La location è nuova e, a giudicare dai dintorni, più che azzeccata: il Bursa Textile Show per la sua dodicesima edizione si è spostato all’Atatürk Kongre Kultur Merkez, un centro economico e culturale moderno immerso in un parco verde, il colore di questa città adagiata tra il Mar di Marmara e le pendici di un alto monte, l’Uludağ, nel cuore della Via della Seta che unisce Oriente e Occidente.
Un giardino curato, prati all’inglese, fontane e laghetti: un contesto sicuramente diverso dalle fiere a cui siamo abituati, compresa Texhibition, nella lontana (non tanto geograficamente quanto nelle dimensioni) Istanbul. Siamo ai margini del centro città ed il Bursa Textile Show occupa un’ala del centro culturale, proprio di fronte allo stadio secondario della squadra cittadina, il Bursaspor, oggi nobile decaduta in quarta serie.

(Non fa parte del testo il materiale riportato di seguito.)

**config.mk**
```make
export PLATFORM = sky130hd
export DESIGN_NAME = preddr_capture_sequencer
export DESIGN_NICKNAME = d
export VERILOG_FILES = /design/src/rtl/preddr_capture_sequencer.sv
export SDC_FILE = /design/constraint.sdc
export NUM_CORES = 1
export LEC_CHECK = 0
export BUFFER_PORTS_ARGS = -buffer_cell sky130_fd_sc_hd__buf_2
export CAP_MARGIN = 10
export CORE_ASPECT_RATIO = 0.8
export CORE_MARGIN = 5
export CORE_UTILIZATION = 60
export DETAILED_ROUTE_END_ITERATION = 8
export GPL_TIMING_DRIVEN = 0
export PLACE_DENSITY = 0.95
export SYNTH_ARGS = -nofsm -noshare
export SYNTH_HDL_FRONTEND = slang
export SYNTH_SLANG_ARGS = --single-unit
export TNS_END_PERCENT = 20
```
**constraint.sdc**
```tcl
create_clock -name wr_clk -period 6.2 [get_ports wr_clk]
set_clock_uncertainty 0.15 [all_clocks]
set_input_delay 1.24 -clock wr_clk [delete_from_list [all_inputs] [get_ports wr_clk]]
set_output_delay 1.24 -clock wr_clk [all_outputs]
set_load 0.01 [all_outputs]
```
**src/rtl/preddr_capture_sequencer.sv**
```systemverilog
// preddr_capture_sequencer
// Sequences a segmented ADC capture into the pre-DDR FIFO: arm, wait for
// trigger, write cfg_samples samples per segment for cfg_segments segments,
// then signal completion and hold off for the converter's filler writes.
module preddr_capture_sequencer #(
    parameter int pCOUNT_WIDTH = 20,
    parameter int pHOLDOFF     = 16
) (
    input  logic                    wr_clk,
    input  logic                    reset,
    input  logic                    arm_i,
    input  logic                    trigger_i,
    input  logic                    abort_i,
    input  logic                    adc_valid_i,
    input  logic                    fifo_full_i,
    input  logic [pCOUNT_WIDTH-1:0] cfg_samples,
    input  logic [15:0]             cfg_segments,
    output logic                    capture_start,
    output logic                    capture_done,
    output logic                    O_wr,
    output logic                    armed,
    output logic                    busy,
    output logic                    cfg_error,
    output logic                    full_error,
    output logic [pCOUNT_WIDTH-1:0] sample_count,
    output logic [15:0]             segment_count
);

    localparam int HOLD_W = (pHOLDOFF > 1) ? $clog2(pHOLDOFF) : 1;
    localparam logic [HOLD_W-1:0]       HOLD_LAST = HOLD_W'(pHOLDOFF - 1);
    localparam logic [HOLD_W-1:0]       HOLD_ONE  = HOLD_W'(1);
    localparam logic [pCOUNT_WIDTH-1:0] SAMP_ZERO = {pCOUNT_WIDTH{1'b0}};
    localparam logic [pCOUNT_WIDTH-1:0] SAMP_MAX  = {pCOUNT_WIDTH{1'b1}};
    localparam logic [pCOUNT_WIDTH-1:0] SAMP_ONE  = pCOUNT_WIDTH'(1);

    typedef enum logic [2:0] {
        ST_IDLE    = 3'd0,
        ST_ARMED   = 3'd1,
        ST_CAPTURE = 3'd2,
        ST_REARM   = 3'd3,
        ST_DONE    = 3'd4,
        ST_HOLDOFF = 3'd5
    } state_t;

    state_t                  state_q, state_d;
    logic [pCOUNT_WIDTH-1:0] sample_count_q, sample_count_d;
    logic [15:0]             segment_count_q, segment_count_d;
    logic [HOLD_W-1:0]       hold_cnt_q, hold_cnt_d;
    logic                    capture_start_q, capture_start_d;
    logic                    capture_done_q, capture_done_d;
    logic                    o_wr_q, o_wr_d;
    logic                    armed_q, armed_d;
    logic                    busy_q, busy_d;
    logic                    cfg_error_q, cfg_error_d;
    logic                    full_error_q, full_error_d;

    logic                    cfg_ok_s;
    logic [pCOUNT_WIDTH-1:0] samp_inc_s;
    logic [15:0]             seg_inc_s;

    // Counters saturate instead of wrapping if the configuration shrinks mid-capture.
    assign samp_inc_s = (sample_count_q == SAMP_MAX) ? sample_count_q : sample_count_q + SAMP_ONE;
    assign seg_inc_s  = (segment_count_q == 16'hFFFF) ? segment_count_q : segment_count_q + 16'd1;
    assign cfg_ok_s   = (cfg_samples != SAMP_ZERO) && (cfg_segments != 16'd0);

    // Next-state and next-output decode for the capture sequencer.
    always_comb begin
        state_d         = state_q;
        sample_count_d  = sample_count_q;
        segment_count_d = segment_count_q;
        hold_cnt_d      = hold_cnt_q;
        cfg_error_d     = cfg_error_q;
        full_error_d    = full_error_q;
        capture_start_d = 1'b0;
        capture_done_d  = 1'b0;
        o_wr_d          = 1'b0;
        case (state_q)
            ST_IDLE: begin
                if (arm_i) begin
                    if (cfg_ok_s) begin
                        capture_start_d = 1'b1;
                        sample_count_d  = SAMP_ZERO;
                        segment_count_d = 16'd0;
                        full_error_d    = 1'b0;
                        cfg_error_d     = 1'b0;
                        state_d         = ST_ARMED;
                    end else begin
                        cfg_error_d = 1'b1;
                    end
                end else begin
                    state_d = ST_IDLE;
                end
            end
            ST_ARMED: begin
                if (abort_i) begin
                    state_d = ST_DONE;
                end else if (trigger_i) begin
                    sample_count_d = SAMP_ZERO;
                    state_d        = ST_CAPTURE;
                end else begin
                    state_d = ST_ARMED;
                end
            end
            ST_CAPTURE: begin
                // A full FIFO outranks both the last sample and an abort.
                if (fifo_full_i) begin
                    full_error_d = 1'b1;
                    state_d      = ST_DONE;
                end else begin
                    if (adc_valid_i) begin
                        o_wr_d         = 1'b1;
                        sample_count_d = samp_inc_s;
                        if (samp_inc_s >= cfg_samples) begin
                            segment_count_d = seg_inc_s;
                            if (seg_inc_s >= cfg_segments) begin
                                state_d = ST_DONE;
                            end else begin
                                state_d = ST_REARM;
                            end
                        end else begin
                            state_d = ST_CAPTURE;
                        end
                    end else begin
                        state_d = ST_CAPTURE;
                    end
                    // The sample accepted this cycle is still written on abort.
                    if (abort_i) begin
                        state_d = ST_DONE;
                    end else begin
                        state_d = state_d;
                    end
                end
            end
            ST_REARM: begin
                if (abort_i) begin
                    state_d = ST_DONE;
                end else if (!trigger_i) begin
                    sample_count_d = SAMP_ZERO;
                    state_d        = ST_ARMED;
                end else begin
                    state_d = ST_REARM;
                end
            end
            ST_DONE: begin
                capture_done_d = 1'b1;
                hold_cnt_d     = {HOLD_W{1'b0}};
                state_d        = ST_HOLDOFF;
            end
            ST_HOLDOFF: begin
                if (hold_cnt_q == HOLD_LAST) begin
                    state_d = ST_IDLE;
                end else begin
                    hold_cnt_d = hold_cnt_q + HOLD_ONE;
                end
            end
            default: begin
                state_d = ST_IDLE;
            end
        endcase
        armed_d = (state_d == ST_ARMED) || (state_d == ST_REARM);
        busy_d  = (state_d != ST_IDLE);
    end

    // State, counters and all outputs are registered; reset clears everything.
    always_ff @(posedge wr_clk) begin
        if (reset) begin
            state_q         <= ST_IDLE;
            sample_count_q  <= SAMP_ZERO;
            segment_count_q <= 16'd0;
            hold_cnt_q      <= {HOLD_W{1'b0}};
            capture_start_q <= 1'b0;
            capture_done_q  <= 1'b0;
            o_wr_q          <= 1'b0;
            armed_q         <= 1'b0;
            busy_q          <= 1'b0;
            cfg_error_q     <= 1'b0;
            full_error_q    <= 1'b0;
        end else begin
            state_q         <= state_d;
            sample_count_q  <= sample_count_d;
            segment_count_q <= segment_count_d;
            hold_cnt_q      <= hold_cnt_d;
            capture_start_q <= capture_start_d;
            capture_done_q  <= capture_done_d;
            o_wr_q          <= o_wr_d;
            armed_q         <= armed_d;
            busy_q          <= busy_d;
            cfg_error_q     <= cfg_error_d;
            full_error_q    <= full_error_d;
        end
    end

    assign capture_start = capture_start_q;
    assign capture_done  = capture_done_q;
    assign O_wr          = o_wr_q;
    assign armed         = armed_q;
    assign busy          = busy_q;
    assign cfg_error     = cfg_error_q;
    assign full_error    = full_error_q;
    assign sample_count  = sample_count_q;
    assign segment_count = segment_count_q;

endmodule

```
Word-level counts from Yosys, hierarchy flattened
Cells that the tools add are included.
Storage, ports and cells
  bits in registers: 50
  input bits: 43
  output and inout bits: 43
  logic and storage cells: 96
Cells by class
  add/subtract/negate cells: 3
  magnitude comparators: 2
  equality and inequality tests: 21
  multiplexer cells: 40
  bitwise logic cells: 3
  reductions and logical operators: 16
Operators by type and width (number)
  $mux W20: 9
  $mux W16: 6
  $pmux W20 S4: 1
  $pmux W16 S2: 1
  $mux W3: 10
  $ne A2 B2 Y1 const B: 11
  $add A20 B1 Y20 const B: 1
  $eq A20 B20 Y1 const B: 1
  $ge A20 B20 Y1: 1
  $reduce_bool A20 Y1: 1
  $pmux W3 S6: 1
  $add A16 B1 Y16 const B: 1
  $eq A16 B16 Y1 const B: 1
  $ge A16 B16 Y1: 1
  $reduce_bool A16 Y1: 1
  $eq A3 B2 Y1 const B: 3
  $reduce_and A9 Y1: 1
  $pmux W4 S2: 1
  $mux W1: 7
  $eq A3 B1 Y1 const B: 2
  $eq A3 B3 Y1 const B: 2
  $reduce_and A6 Y1: 1
  $reduce_or A3 Y1: 2
  $add A4 B1 Y4 const B: 1
  other kinds (13): 18

Logic depth before layout (Yosys ltp)
  depth after elaboration: 11
  depth in mapped cells: 15
  gate-level depth less buffers: 13

Worst setup path after synthesis
Ideal clock, no wire load.
  path type: reg2reg
  from: register segment_count_q[4], in the netlist segment_count[4]
  to: register armed_q, in the netlist armed
  setup time: 0.059 ns
  arrival: 3.418 ns
  required time: 5.991 ns
  slack: 2.572 ns
  cell stages (with the launch flop): 14
  path buffers: 1
  period minus slack after synthesis: 3.628 ns
  cells stage by stage: dfxtp_1 > buf_4 > and4_4 > nand3_2 > nor4_1 > nor4_1 > or2_2 > ha_1 > a21oi_1 > o21ai_0 > a22o_1 > or4_4 > o32ai_1 > and2_1
On the way
  word-level cells in the longest chain between the ends: 11
  elaborated cells on any way between the ends: 13
  classes of those cells: add/sub (1); order compare (1); eq/ne (3); mux (7); reduce/logical (1)
RTL lines
  from (decl): line 47  | logic [15:0] segment_count_q, segment_count_d;
  from (signal assigned): line 181  | segment_count_q <= segment_count_d;
  $add A16 B1 Y16 or $eq A16 B16 Y1 (tied branches): line 63  | assign seg_inc_s = (segment_count_q == 16'hFFFF) ? segment_count_q : segment_count_q + 16'd1;
  $mux W16 *: line 63
  $ge A16 B16 Y1 *: line 115  | if (seg_inc_s >= cfg_segments) begin
  $mux W3 *: line 115
  $mux W3 *: line 113  | if (samp_inc_s >= cfg_samples) begin
  $mux W3 *: line 110  | if (adc_valid_i) begin
  $mux W3 *: line 127  | if (abort_i) begin
  $mux W3 *: line 106  | if (fifo_full_i) begin
  $pmux W3 S6 *: line 77  | case (state_q)
  $eq A3 B1 Y1 or $eq A3 B2 Y1 (tied branches): line 160  | armed_d = (state_d == ST_ARMED) || (state_d == ST_REARM);
  $logic_or A1 B1 Y1 *: line 160
  to (signal assigned): line 186  | armed_q <= armed_d;
  to (decl): line 52  | logic armed_q, armed_d;
Every way passes the cells marked *; elsewhere a longest branch is shown, timed or not.
A chain may end at the register's enable or synchronous reset.

Worst setup path in the final report
  from: register sample_count_q[11], in the netlist sample_count[11]
  to: register segment_count_q[4], in the netlist segment_count[4]
On the way
  word-level cells in the longest chain between the ends: 5
  elaborated cells on any way between the ends: 6
  classes of those cells: add/sub (1); order compare (1); eq/ne (2); mux (1); reduce/logical (1)
RTL lines
  from (decl): line 46  | logic [pCOUNT_WIDTH-1:0] sample_count_q, sample_count_d;
  from (signal assigned): line 180  | sample_count_q <= sample_count_d;
  $add A20 B1 Y20 or $eq A20 B20 Y1 (tied branches): line 62  | assign samp_inc_s = (sample_count_q == SAMP_MAX) ? sample_count_q : sample_count_q + SAMP_ONE;
  $mux W20 *: line 62
  $ge A20 B20 Y1 *: line 113
  $ne A2 B2 Y1 (no source line) *
  $reduce_and A6 Y1 (no source line) *
Marked as above.

==> impl_metrics.py <==
metrics = {
    "run_status": {
        "status": "completed",
    },
    "yosys": {
        "muxShareOfSynthArea_pct": 3.62,
        "syn_avg_cell_area_um2": 7.85,
        "synth_xor_area_share_pct": 4.90,
        "yosys.area.top_type_share_pct": 24.3,
        "yosysTopAreaCell": "dfxtp_1",
        "synthFlopType": "dfxtp_1",
        "syn_inst": 524,
        "yosys_warnings": 0,
        "ys_types": 67,
        "synth.area.top_cells": "dfxtp_1 (24%), ha_1 (12%), nand2_1 (5.4%)",
        "synthTopCellsByCount": "nand2_1 (59), dfxtp_1 (50), inv_1 (49), ha_1 (39), nor2_1 (33)",
        "syn_area_um2": 4110,
        "synth_seq_cells": 50,
        "synth-edff-count": 0,
        "syn-num-nets": 606,
        "synth-compound-area-share_pct": 21.1,
        "async_flop_share_pct": 0,
        "yosysMostFrequentCell": "nand2_1",
        "synth_top_family_by_area": "simple AND/OR/NAND/NOR gates",
        "synth_simple_gate_area_share_pct": 27.3,
        "synthAdderAreaFrac_pct": 11.9,
        "ys_seq_area_share_pct": 24.3,
    },
    "clock_network": {
        "cts_sinks": 50,
        "cts_tree": "yes",
        "post-cts-setup-buffers": 0,
        "insertion_delay_ns": 0.32,
        "cts_root_buffer": "clkbuf_8",
        "cts_made_buffers": 5,
        "post_cts_resized": 0,
        "cts_hold_buf": 0,
        "cts_max_level": 2,
        "path_clk_slew_ns": 0.10,
        "cts_buffer_depth": 2,
    },
    "place": {
        "dp_hpwl_um": 9990,
        "port_buffers": 84,
        "gp_congestion": 0.942,
    },
    "floorplanning": {
        "die_x_um": 103,
        "initial_core_util_pct": 60.6,
        "core_area_um2": 6790,
        "rows": 27,
        "die_area_um2": 8620,
        "io_pins": 86,
        "dieHeight_um": 84.1,
    },
    "worst_setup_path": {
        "critPathKind": "register to register",
        "crit_required_ns": 6.28,
        "max_stage_delay_ns": 0.55,
        "critPathSlowestCell": "a2111oi_2",
        "end_kind": "register",
        "path_max_fanout": 10,
        "crit_chain": "buf_2, nand4_1, nor3_2, nand4_1, buf_2, nand2_1, xnor2_1, ha_1, a211o_1, a31oi_1, o221ai_1, a2111oi_2, o21ai_0, o221ai_1",
        "cp.arrival_ns": 4.59,
        "cp-start-kind": "register",
    },
    "timing": {
        "fin_crit_sh_pct": 72.7,
        "setup_tns_ns": 0,
        "finalHoldViolations": 0,
        "finalSetupViolations": 0,
        "clock.fmax_mhz": 222,
        "rsz0062_at_grt": "no",
        "worst_slew_pin_slew_ns": 0.770,
        "report.final.slew_viol_count": 0,
        "period_needed_ns": 4.51,
        "relSlewSlack_pct": 48.4,
    },
    "routing": {
        "first_pass_iters": 8,
        "drt_iter0_drc": 584,
        "postRouteAntennaNets": 0,
        "wl_per_cell_um": 18.1,
        "routed-via-count": 4699,
        "drc": 0,
        "wl_um": 12800,
        "via_per_inst": 6.67,
    },
    "cells_and_area": {
        "num_antenna_cells": 0,
        "drive_gt1_share_pct": 21.1,
        "syn_to_final_growth_pct": 15.2,
        "nNetsFinal": 698,
    },
    "grt": {
        "grt_pass1_wl_um": 20600,
        "grt_pass1_vias": 4266,
        "overflow": 0,
        "grt_max_degree": 17,
        "antenna_found_initial": 0,
        "grtUsageTotal_pct": 29.0,
    },
    "pwr": {
        "leakage_uw": 0.00224,
        "p_per_area_nw_per_um2": 137,
        "ir_drop_v": 0.000138,
        "power_uw": 648,
    },
    "hold_path": {
        "hold_class": "register to register",
    },
    "job": {
        "max_cap_viol_count": 0,
    },
}
[worst paths after layout]
kind              slack [ns]                to  depth (start not counted)             start
setup / recovery        1.69  segment_count[4]                         14  sample_count[11]
hold / removal          0.33         cfg_error                          2         cfg_error
setup reg to reg        1.69  segment_count[4]                         14  sample_count[11]
hold reg to reg         0.33         cfg_error                          2         cfg_error
[critical path: cells and delay by family (launching register included)]
kind	cells	cell delay, ns
AO/OA/AOI/OAI	6	1.94
AND/OR/NAND/NOR	4	1.01
buffers and inverters	2	0.47
XOR/XNOR	1	0.20
adder cells (fa/ha/maj)	1	0.31
flip-flops	1	0.33
[logic make-up after synthesis]
| family | Yosys count |
|---|---|
| buffers and inverters | 68 |
| DFF | 50 |
| AOI/OAI and AO/OA | 115 |
| xor gates and xnor gates | 23 |
| muxes | 14 |
| adders and majority gates | 39 |
| and+or+nand+nor | 215 |
[routing by layer]
| layer | wire (um) | share of wire [%] | vias to the layer above | global-route usage [%] |
|---|---|---|---|---|
| met4 | 449 | 3.5 | 0 | 8.70 |
| met5 | 0 | 0 | - | 0 |
| met2 | 5700 | 45 | 348 | 45.4 |
| met3 | 1520 | 12 | 70 | 5.26 |
| li1 | - | - | 2122 | - |
| met1 | 5100 | 40 | 2159 | 40.2 |
[state kept, by name, summed over array words and instances, names as in the netlist]
signal	flops
armed	1
cfg_error	1
capture_done	1
O_wr	1
full_error	1
state_q	3
capture_start	1
hold_cnt_q	4
busy	1
segment_count	16
sample_count	20
[area by class of cell]
| type | instances | area, um^2 |
|---|---|---|
| buffer | 17 | 92.6 |
| sequential | 50 | 1000 |
| multi-input combinational | 406 | 2830 |
| tap | 87 | 109 |
| clock inverter | 3 | 21.3 |
| inverter | 51 | 191 |
| timing repair buffer | 85 | 425 |
| clock buffer | 5 | 68.8 |
| fill | 539 | 2050 |
[layout by cell type, fill, tap and decap left out, types with 16 or more instances in the layout]
| master | n |
|---|---|
| buf_2 | 91 |
| ha_1 | 39 |
| nor4_1 | 16 |
| dfxtp_1 | 50 |
| nand2_1 | 59 |
| xnor2_1 | 19 |
| a21oi_1 | 24 |
| inv_1 | 49 |
| nand4_1 | 20 |
| nor2_1 | 33 |
| nand3_1 | 29 |
[where the power goes]
group / internal (uW) / switching [uW] / total [uW]
combinational: 43.0 / 74.7 / 118
clock: 79.6 / 120 / 200
sequential: 327 / 3.01 / 330
total: 450 / 198 / 648
[metrics by stage]
stage	utilization, %	hold slack [ns]	cell area (um^2)	cells	worst slack (ns)
after floorplan	-	0.312	4110	524	2.57
after global placement	68.4	0.302	4640	695	2.06
after detailed placement	68.4	0.315	4640	695	1.86
after CTS	69.7	0.342	4730	703	1.80
after global routing	69.8	0.371	4740	704	1.51
final	69.8	0.331	4740	704	1.69
Note: power is estimated with default switching activity, not from simulation.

In questa ambientazione sicuramente rilassante la fiera accoglie anche oggi, secondo e ultimo giorno di salone, una variegata umanità: piccoli clienti locali, visitatori stranieri ed anche qualche designer. I numeri sono quelli di una fiera locale, che si rivolge ad un mercato circoscritto ma che può trovare sbocchi interessanti sia ad est, con tutto il Medio Oriente, che a nord, al di là del Mar Nero, dove la guerra tra Ucraina e Russia non sembra aver fermato i viaggi dei buyers.
Dopo il turco è infatti il russo (ed i suoi derivati) la lingua più comune tra gli stand e buttando un occhio ai badge dei visitatori si legge non solo Russia ma anche Bielorussia, Moldova e Azerbaijan ma non mancano polacchi, marocchini, spagnoli ed anche qualche tedesco. L’Italia è merce rara: gli organizzatori hanno fatto un’operazione di incoming chiamando alcuni operatori del settore (brand, rappresentanti e importatori) ma la presenza in fiera è limitata ad una decina di persone.
Una di queste è Giuseppe Ferrucci, pugliese, che opera in un settore particolare, quello degli ausili per anziani, con, tra l’altro, intimo e pigiami sanitari. Per lui le fiere come il Bursa Textile Show sono un’abitudine, venendo da anni di trasferte ad est, a iniziare dal CPM di Mosca: “In un periodo in cui l’abbigliamento non è più una priorità – spiega – la fascia media sta sparendo. In Italia ci siamo già arrivati da tempo ma mi pare che anche la Turchia stia iniziando. Il nostro sistema tessile sta avendo un tracollo, anche a causa del poco ricambio generazionale e della mancata fiducia nei giovani, che invece qui c’è. Noi, anche per adattarci a questo cambiamento, ci siamo aperti sempre di più al digitale ed oggi facciamo il 90% del fatturato online”.
Quindi la scelta di rifornirsi in Turchia: “Magari il rapporto tra il costo di un tessuto simile per qualità tra Italia e Turchia non è più tre a uno come una volta ma è ancora almeno due a uno. Ma la qualità del tessile turco si è alzata molto negli anni, anche grazie agli investimenti sui macchinari e all’aiuto dello Stato. Le aziende si sono anche ingrandite nelle dimensioni”.
Il (poco) resto di Italia si vede in qualche brand scritto sui pannelli delle aziende espositrici, anche se Zara è uno dei nomi più ricorrenti e non ci sono particolari riferimento al mondo del lusso e questo spiega l’assenza dei francesi. In attesa dei numeri di chiusura del salone, che viene da circa 7.000 visite nelle edizioni precedenti, gli organizzatori possono contare su solide basi: una cordiale assistenza ai visitatori, con spazi non congestionati e stand accoglienti, aree per coffe break gratuiti e un’ampia Vip Lounge.